**** Records for the exercise

`src/rtl/if_pkg.sv`:
```
// Shared types and widths for the instruction-fetch stage, the decoder and the IF/ID register.
package if_pkg;

  localparam int ADDR_W  = 8;
  localparam int INSTR_W = 20;
  localparam int OPC_W   = 4;

  // Opcode sits in the top bits of the instruction word.
  localparam int OPC_MSB = INSTR_W - 1;
  localparam int OPC_LSB = INSTR_W - OPC_W;

  typedef logic [1:0] state_t;

  localparam state_t S_IDLE  = 2'd0;
  localparam state_t S_FETCH = 2'd1;
  localparam state_t S_KILL  = 2'd2;
  localparam state_t S_FULL  = 2'd3;

endpackage

```
`src/rtl/if_fetch_unit_if.sv`:
```
// Instruction-memory handshake, hazard/redirect inputs and the IF/ID-facing outputs of the fetch stage.
interface if_fetch_unit_if;
  import if_pkg::*;

  logic               imem_req;
  logic [ADDR_W-1:0]  imem_addr;
  logic               imem_ack;
  logic [INSTR_W-1:0] imem_rdata;
  logic               stall;
  logic               branch_taken;
  logic [ADDR_W-1:0]  branch_target;
  logic [INSTR_W-1:0] instruction;
  logic [OPC_W-1:0]   opcode;
  logic [ADDR_W-1:0]  pc_out;
  logic               valid_out;

  modport master (
    output imem_req, imem_addr, instruction, opcode, pc_out, valid_out,
    input  imem_ack, imem_rdata, stall, branch_taken, branch_target
  );

  modport slave (
    input  imem_req, imem_addr, instruction, opcode, pc_out, valid_out,
    output imem_ack, imem_rdata, stall, branch_taken, branch_target
  );

endinterface

```
`src/rtl/if_skid_buffer.sv`:
```
// One-entry instruction+pc holding slot; catches a response that arrives while IF/ID is stalled.
module if_skid_buffer
  import if_pkg::*;
(
  input  logic               clock,
  input  logic               reset,
  input  logic               load_i,
  input  logic               drain_i,
  input  logic               clear_i,
  input  logic [INSTR_W-1:0] instr_i,
  input  logic [ADDR_W-1:0]  pc_i,
  output logic               valid_o,
  output logic [INSTR_W-1:0] instr_o,
  output logic [ADDR_W-1:0]  pc_o
);

  logic               valid_q;
  logic [INSTR_W-1:0] instr_q;
  logic [ADDR_W-1:0]  pc_q;

  // A redirect clear beats a simultaneous load so no pre-branch word survives.
  always_ff @(posedge clock) begin
    if (reset) begin
      valid_q <= 1'b0;
      instr_q <= '0;
      pc_q    <= '0;
    end else if (clear_i) begin
      valid_q <= 1'b0;
    end else if (load_i) begin
      valid_q <= 1'b1;
      instr_q <= instr_i;
      pc_q    <= pc_i;
    end else if (drain_i) begin
      valid_q <= 1'b0;
    end
  end

  assign valid_o = valid_q;
  assign instr_o = instr_q;
  assign pc_o    = pc_q;

endmodule

```
`src/rtl/if_fetch_unit.sv`:
```
// Instruction-fetch stage: PC generation, imem request/ack handshake, stall skid buffer and branch kill.
module if_fetch_unit
  import if_pkg::*;
#(
  parameter logic [ADDR_W-1:0] RESET_PC = '0
) (
  input  logic            clock,
  input  logic            reset,
  if_fetch_unit_if.master fetch_if
);

  state_t             state_q, state_d;
  logic [ADDR_W-1:0]  pc_q, pc_d;
  logic               req_q, req_d;
  logic [ADDR_W-1:0]  addr_q, addr_d;
  logic [INSTR_W-1:0] instr_q, instr_d;
  logic [ADDR_W-1:0]  pcOut_q, pcOut_d;
  logic               valid_q, valid_d;

  logic               bufLoad, bufDrain, bufValid;
  logic [INSTR_W-1:0] bufInstr;
  logic [ADDR_W-1:0]  bufPc;
  logic               ackValid, branch;

  assign ackValid = fetch_if.imem_ack && req_q;
  assign branch   = fetch_if.branch_taken && (state_q != S_IDLE);

  // Control: a redirect always wins; an in-flight request it orphans is parked in S_KILL.
  always_comb begin
    state_d = state_q;
    pc_d    = pc_q;
    bufLoad = 1'b0;
    case (state_q)
      S_IDLE: state_d = S_FETCH;
      S_FETCH: begin
        if (branch) begin
          pc_d    = fetch_if.branch_target;
          state_d = ackValid ? S_FETCH : S_KILL;
        end else if (ackValid) begin
          pc_d = pc_q + 1'b1;
          if (fetch_if.stall) begin
            bufLoad = 1'b1;
            state_d = S_FULL;
          end
        end
      end
      S_KILL: begin
        if (branch) pc_d = fetch_if.branch_target;
        if (ackValid) state_d = S_FETCH;
      end
      S_FULL: begin
        if (branch) begin
          pc_d    = fetch_if.branch_target;
          state_d = S_FETCH;
        end else if (!fetch_if.stall) begin
          state_d = S_FETCH;
        end
      end
      default: state_d = S_IDLE;
    endcase
  end

  // IF/ID output register: buffered word first, then a live response, else a bubble.
  always_comb begin
    valid_d  = valid_q;
    instr_d  = instr_q;
    pcOut_d  = pcOut_q;
    bufDrain = 1'b0;
    if (branch) begin
      valid_d = 1'b0;
    end else if (!fetch_if.stall) begin
      if (bufValid) begin
        valid_d  = 1'b1;
        instr_d  = bufInstr;
        pcOut_d  = bufPc;
        bufDrain = 1'b1;
      end else if (ackValid && (state_q == S_FETCH)) begin
        valid_d = 1'b1;
        instr_d = fetch_if.imem_rdata;
        pcOut_d = pc_q;
      end else begin
        valid_d = 1'b0;
      end
    end
  end

  // The killed request keeps its stale address until its ack retires it.
  always_comb begin
    req_d  = (state_d == S_FETCH) || (state_d == S_KILL);
    addr_d = (state_d == S_FETCH) ? pc_d : addr_q;
  end

  always_ff @(posedge clock) begin
    if (reset) begin
      state_q <= S_IDLE;
      pc_q    <= RESET_PC;
      req_q   <= 1'b0;
      addr_q  <= RESET_PC;
      instr_q <= '0;
      pcOut_q <= '0;
      valid_q <= 1'b0;
    end else begin
      state_q <= state_d;
      pc_q    <= pc_d;
      req_q   <= req_d;
      addr_q  <= addr_d;
      instr_q <= instr_d;
      pcOut_q <= pcOut_d;
      valid_q <= valid_d;
    end
  end

  if_skid_buffer u_skid (
    .clock   (clock),
    .reset   (reset),
    .load_i  (bufLoad),
    .drain_i (bufDrain),
    .clear_i (branch),
    .instr_i (fetch_if.imem_rdata),
    .pc_i    (pc_q),
    .valid_o (bufValid),
    .instr_o (bufInstr),
    .pc_o    (bufPc)
  );

  assign fetch_if.imem_req    = req_q;
  assign fetch_if.imem_addr   = addr_q;
  assign fetch_if.instruction = instr_q;
  assign fetch_if.opcode      = instr_q[OPC_MSB:OPC_LSB];
  assign fetch_if.pc_out      = pcOut_q;
  assign fetch_if.valid_out   = valid_q;

endmodule
```
`src/flat_wrapper.sv`:
```
// flat-port wrapper written by rule: the top's interface ports become plain ports
module if_fetch_unit_flat import if_pkg::*;
#(
  parameter logic [ADDR_W-1:0] RESET_PC = '0
)
  (clock, reset, fetch_if_imem_req, fetch_if_imem_addr, fetch_if_instruction, fetch_if_opcode, fetch_if_pc_out, fetch_if_valid_out, fetch_if_imem_ack, fetch_if_imem_rdata, fetch_if_stall, fetch_if_branch_taken, fetch_if_branch_target);
  if_fetch_unit_if fetch_if_i ();
  input  logic clock;
  input  logic reset;
  output wire logic [$bits(fetch_if_i.imem_req)-1:0] fetch_if_imem_req;
  output wire logic [$bits(fetch_if_i.imem_addr)-1:0] fetch_if_imem_addr;
  output wire logic [$bits(fetch_if_i.instruction)-1:0] fetch_if_instruction;
  output wire logic [$bits(fetch_if_i.opcode)-1:0] fetch_if_opcode;
  output wire logic [$bits(fetch_if_i.pc_out)-1:0] fetch_if_pc_out;
  output wire logic [$bits(fetch_if_i.valid_out)-1:0] fetch_if_valid_out;
  input wire logic [$bits(fetch_if_i.imem_ack)-1:0] fetch_if_imem_ack;
  input wire logic [$bits(fetch_if_i.imem_rdata)-1:0] fetch_if_imem_rdata;
  input wire logic [$bits(fetch_if_i.stall)-1:0] fetch_if_stall;
  input wire logic [$bits(fetch_if_i.branch_taken)-1:0] fetch_if_branch_taken;
  input wire logic [$bits(fetch_if_i.branch_target)-1:0] fetch_if_branch_target;
  assign fetch_if_imem_req = fetch_if_i.imem_req;
  assign fetch_if_imem_addr = fetch_if_i.imem_addr;
  assign fetch_if_instruction = fetch_if_i.instruction;
  assign fetch_if_opcode = fetch_if_i.opcode;
  assign fetch_if_pc_out = fetch_if_i.pc_out;
  assign fetch_if_valid_out = fetch_if_i.valid_out;
  assign fetch_if_i.imem_ack = fetch_if_imem_ack;
  assign fetch_if_i.imem_rdata = fetch_if_imem_rdata;
  assign fetch_if_i.stall = fetch_if_stall;
  assign fetch_if_i.branch_taken = fetch_if_branch_taken;
  assign fetch_if_i.branch_target = fetch_if_branch_target;
  if_fetch_unit #(.RESET_PC(RESET_PC)) u_core (.clock(clock), .reset(reset), .fetch_if(fetch_if_i));
endmodule
```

********

Task:
Give the number of lines in the entries that hold the string "bufDrain", and add nothing else.

Your response:
4